PROBLEM DETAILS » Whenever a line below holds the word "localparam", copy that line.

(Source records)

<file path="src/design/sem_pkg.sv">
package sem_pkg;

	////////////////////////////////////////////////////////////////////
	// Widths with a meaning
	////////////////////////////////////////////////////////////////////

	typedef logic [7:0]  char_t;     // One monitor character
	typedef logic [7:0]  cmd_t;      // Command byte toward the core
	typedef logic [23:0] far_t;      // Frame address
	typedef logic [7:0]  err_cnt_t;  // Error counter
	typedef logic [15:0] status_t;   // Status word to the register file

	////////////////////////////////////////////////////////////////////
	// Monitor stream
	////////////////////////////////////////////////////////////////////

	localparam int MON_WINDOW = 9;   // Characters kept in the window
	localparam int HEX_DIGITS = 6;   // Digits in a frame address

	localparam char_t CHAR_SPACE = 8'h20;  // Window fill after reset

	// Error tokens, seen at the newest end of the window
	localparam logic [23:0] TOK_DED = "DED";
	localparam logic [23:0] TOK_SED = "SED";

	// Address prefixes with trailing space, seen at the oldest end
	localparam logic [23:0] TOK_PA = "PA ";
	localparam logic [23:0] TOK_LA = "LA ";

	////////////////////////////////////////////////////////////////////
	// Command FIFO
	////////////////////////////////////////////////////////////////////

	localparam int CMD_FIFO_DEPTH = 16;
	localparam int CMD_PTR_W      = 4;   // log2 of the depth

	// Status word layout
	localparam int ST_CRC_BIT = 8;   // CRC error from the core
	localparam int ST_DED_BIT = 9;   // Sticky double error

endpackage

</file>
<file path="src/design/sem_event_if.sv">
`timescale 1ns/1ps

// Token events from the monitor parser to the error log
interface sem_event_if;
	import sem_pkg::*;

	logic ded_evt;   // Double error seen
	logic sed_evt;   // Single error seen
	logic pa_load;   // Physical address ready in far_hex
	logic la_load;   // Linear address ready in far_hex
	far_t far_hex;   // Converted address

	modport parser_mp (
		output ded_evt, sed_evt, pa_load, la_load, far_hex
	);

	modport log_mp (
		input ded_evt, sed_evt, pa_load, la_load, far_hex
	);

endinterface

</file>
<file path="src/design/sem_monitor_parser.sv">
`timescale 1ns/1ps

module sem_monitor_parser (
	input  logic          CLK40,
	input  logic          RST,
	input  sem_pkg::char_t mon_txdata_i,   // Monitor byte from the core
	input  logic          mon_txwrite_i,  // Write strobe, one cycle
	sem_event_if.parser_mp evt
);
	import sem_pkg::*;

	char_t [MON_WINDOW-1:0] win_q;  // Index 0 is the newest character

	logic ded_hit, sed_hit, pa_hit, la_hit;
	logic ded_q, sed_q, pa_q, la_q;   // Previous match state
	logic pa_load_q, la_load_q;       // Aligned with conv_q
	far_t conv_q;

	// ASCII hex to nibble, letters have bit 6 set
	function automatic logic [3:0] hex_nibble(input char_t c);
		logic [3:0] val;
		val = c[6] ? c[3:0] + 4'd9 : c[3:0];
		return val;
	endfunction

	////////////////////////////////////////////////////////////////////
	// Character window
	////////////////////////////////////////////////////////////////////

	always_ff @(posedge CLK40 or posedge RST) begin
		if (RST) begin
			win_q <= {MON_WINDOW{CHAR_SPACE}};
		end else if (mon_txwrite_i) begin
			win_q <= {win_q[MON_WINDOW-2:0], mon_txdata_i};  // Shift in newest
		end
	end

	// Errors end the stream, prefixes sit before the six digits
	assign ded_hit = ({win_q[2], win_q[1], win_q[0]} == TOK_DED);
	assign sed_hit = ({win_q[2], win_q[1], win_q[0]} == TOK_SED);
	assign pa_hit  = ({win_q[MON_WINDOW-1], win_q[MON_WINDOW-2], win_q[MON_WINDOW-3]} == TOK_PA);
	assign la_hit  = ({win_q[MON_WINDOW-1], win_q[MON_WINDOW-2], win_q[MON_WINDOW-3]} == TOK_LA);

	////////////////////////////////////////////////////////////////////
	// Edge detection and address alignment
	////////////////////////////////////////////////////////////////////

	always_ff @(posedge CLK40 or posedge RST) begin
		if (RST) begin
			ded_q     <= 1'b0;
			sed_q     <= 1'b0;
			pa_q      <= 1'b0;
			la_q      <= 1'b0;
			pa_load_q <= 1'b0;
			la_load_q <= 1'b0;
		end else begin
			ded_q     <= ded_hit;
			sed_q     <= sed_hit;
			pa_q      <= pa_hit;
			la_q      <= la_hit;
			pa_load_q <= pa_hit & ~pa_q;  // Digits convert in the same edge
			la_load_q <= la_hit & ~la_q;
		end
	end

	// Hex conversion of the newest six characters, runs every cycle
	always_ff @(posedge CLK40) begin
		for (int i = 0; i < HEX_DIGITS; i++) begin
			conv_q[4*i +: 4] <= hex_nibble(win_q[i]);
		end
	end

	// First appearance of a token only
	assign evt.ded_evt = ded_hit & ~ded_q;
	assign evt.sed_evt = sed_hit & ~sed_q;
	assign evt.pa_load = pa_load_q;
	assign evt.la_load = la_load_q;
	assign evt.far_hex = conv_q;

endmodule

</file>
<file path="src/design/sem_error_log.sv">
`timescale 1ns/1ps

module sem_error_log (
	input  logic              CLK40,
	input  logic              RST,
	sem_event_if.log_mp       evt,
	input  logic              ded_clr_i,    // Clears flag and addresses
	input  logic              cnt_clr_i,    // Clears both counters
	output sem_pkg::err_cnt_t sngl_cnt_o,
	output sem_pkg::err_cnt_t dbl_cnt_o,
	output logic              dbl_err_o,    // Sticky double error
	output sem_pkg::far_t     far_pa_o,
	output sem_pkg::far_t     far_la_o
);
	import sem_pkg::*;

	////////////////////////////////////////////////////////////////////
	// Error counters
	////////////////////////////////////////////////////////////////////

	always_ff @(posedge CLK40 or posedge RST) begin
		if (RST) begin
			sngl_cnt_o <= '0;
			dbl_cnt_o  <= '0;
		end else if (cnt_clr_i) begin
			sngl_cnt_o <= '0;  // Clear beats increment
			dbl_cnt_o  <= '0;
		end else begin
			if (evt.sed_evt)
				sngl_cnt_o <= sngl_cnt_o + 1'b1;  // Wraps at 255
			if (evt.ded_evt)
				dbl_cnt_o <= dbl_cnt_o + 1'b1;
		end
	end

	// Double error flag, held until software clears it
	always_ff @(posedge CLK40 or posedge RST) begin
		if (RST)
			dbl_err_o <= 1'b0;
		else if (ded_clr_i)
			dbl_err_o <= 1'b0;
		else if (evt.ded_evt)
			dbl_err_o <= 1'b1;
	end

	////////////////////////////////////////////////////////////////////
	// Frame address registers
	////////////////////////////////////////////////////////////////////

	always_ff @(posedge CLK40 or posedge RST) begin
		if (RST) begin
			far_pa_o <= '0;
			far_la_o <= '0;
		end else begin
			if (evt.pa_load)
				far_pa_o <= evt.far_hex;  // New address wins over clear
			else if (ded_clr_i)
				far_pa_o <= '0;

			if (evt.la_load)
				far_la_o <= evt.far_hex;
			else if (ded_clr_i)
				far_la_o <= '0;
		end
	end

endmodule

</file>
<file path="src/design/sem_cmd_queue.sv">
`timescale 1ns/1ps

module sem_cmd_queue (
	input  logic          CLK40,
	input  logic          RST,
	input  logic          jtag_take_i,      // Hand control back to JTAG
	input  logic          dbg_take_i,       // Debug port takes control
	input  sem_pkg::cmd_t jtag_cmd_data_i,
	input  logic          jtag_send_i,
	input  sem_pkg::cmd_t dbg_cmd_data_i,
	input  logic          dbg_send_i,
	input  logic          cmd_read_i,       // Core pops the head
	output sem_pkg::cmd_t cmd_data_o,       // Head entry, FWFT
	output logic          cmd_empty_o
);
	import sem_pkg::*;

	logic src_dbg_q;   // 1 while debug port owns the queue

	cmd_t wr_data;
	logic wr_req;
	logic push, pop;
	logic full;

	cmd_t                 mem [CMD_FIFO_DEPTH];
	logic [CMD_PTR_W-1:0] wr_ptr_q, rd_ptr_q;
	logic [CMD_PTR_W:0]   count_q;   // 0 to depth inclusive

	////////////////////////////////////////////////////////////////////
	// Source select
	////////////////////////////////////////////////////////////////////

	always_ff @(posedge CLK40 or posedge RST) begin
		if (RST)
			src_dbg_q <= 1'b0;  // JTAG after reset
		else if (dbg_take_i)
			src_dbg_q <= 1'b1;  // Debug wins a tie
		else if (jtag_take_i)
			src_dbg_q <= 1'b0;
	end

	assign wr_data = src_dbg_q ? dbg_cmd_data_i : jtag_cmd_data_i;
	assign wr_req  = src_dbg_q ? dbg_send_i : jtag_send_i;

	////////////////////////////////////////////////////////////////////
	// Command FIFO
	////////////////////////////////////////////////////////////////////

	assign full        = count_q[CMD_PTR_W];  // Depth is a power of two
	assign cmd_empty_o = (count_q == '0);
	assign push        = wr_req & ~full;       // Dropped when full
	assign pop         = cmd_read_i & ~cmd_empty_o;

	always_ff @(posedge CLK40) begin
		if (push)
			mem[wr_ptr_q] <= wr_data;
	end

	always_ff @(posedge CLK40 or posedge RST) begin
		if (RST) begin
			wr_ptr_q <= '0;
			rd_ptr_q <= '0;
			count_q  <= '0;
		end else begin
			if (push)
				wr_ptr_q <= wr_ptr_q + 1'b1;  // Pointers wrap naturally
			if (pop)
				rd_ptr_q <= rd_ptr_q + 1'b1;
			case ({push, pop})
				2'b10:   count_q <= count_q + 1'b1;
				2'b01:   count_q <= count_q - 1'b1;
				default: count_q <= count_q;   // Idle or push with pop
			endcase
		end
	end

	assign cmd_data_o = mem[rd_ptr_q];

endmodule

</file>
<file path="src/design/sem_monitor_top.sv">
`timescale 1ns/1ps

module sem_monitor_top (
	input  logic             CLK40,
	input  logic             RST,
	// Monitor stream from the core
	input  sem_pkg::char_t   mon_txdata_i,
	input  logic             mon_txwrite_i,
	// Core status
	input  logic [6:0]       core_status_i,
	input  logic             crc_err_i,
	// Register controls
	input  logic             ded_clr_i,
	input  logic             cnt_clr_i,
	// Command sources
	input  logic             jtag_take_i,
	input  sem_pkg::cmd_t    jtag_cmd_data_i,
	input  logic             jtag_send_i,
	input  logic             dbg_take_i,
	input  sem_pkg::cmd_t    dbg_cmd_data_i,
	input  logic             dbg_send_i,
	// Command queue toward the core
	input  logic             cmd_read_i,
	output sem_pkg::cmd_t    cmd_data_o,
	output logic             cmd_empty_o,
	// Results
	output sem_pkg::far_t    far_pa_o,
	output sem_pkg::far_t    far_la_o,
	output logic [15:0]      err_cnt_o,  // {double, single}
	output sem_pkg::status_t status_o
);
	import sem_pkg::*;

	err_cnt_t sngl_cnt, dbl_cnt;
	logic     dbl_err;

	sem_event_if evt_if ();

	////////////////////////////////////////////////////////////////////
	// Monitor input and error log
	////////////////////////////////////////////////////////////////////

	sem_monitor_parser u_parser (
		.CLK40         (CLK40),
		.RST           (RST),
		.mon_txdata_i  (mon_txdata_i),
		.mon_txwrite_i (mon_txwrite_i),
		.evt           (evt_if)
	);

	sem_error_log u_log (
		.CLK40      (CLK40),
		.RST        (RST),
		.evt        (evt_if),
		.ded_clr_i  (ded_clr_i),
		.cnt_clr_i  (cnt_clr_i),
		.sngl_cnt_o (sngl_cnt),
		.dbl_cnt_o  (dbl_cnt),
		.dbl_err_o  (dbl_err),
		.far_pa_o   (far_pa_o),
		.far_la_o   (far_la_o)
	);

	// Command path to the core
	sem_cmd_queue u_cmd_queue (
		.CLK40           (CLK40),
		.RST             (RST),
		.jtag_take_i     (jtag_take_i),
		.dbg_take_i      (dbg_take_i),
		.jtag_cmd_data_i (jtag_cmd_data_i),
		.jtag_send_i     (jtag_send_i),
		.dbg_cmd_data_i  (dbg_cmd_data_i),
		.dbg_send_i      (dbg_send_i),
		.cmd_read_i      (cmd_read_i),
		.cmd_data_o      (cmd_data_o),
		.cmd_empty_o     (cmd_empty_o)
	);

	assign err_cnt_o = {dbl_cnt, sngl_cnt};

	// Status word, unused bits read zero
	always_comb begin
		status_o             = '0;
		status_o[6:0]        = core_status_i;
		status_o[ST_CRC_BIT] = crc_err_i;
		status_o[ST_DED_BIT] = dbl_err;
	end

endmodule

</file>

EXPECTED OUTPUT »
	localparam int MON_WINDOW = 9;   // Characters kept in the window
	localparam int HEX_DIGITS = 6;   // Digits in a frame address
	localparam char_t CHAR_SPACE = 8'h20;  // Window fill after reset
	localparam logic [23:0] TOK_DED = "DED";
	localparam logic [23:0] TOK_SED = "SED";
	localparam logic [23:0] TOK_PA = "PA ";
	localparam logic [23:0] TOK_LA = "LA ";
	localparam int CMD_FIFO_DEPTH = 16;
	localparam int CMD_PTR_W      = 4;   // log2 of the depth
	localparam int ST_CRC_BIT = 8;   // CRC error from the core
	localparam int ST_DED_BIT = 9;   // Sticky double error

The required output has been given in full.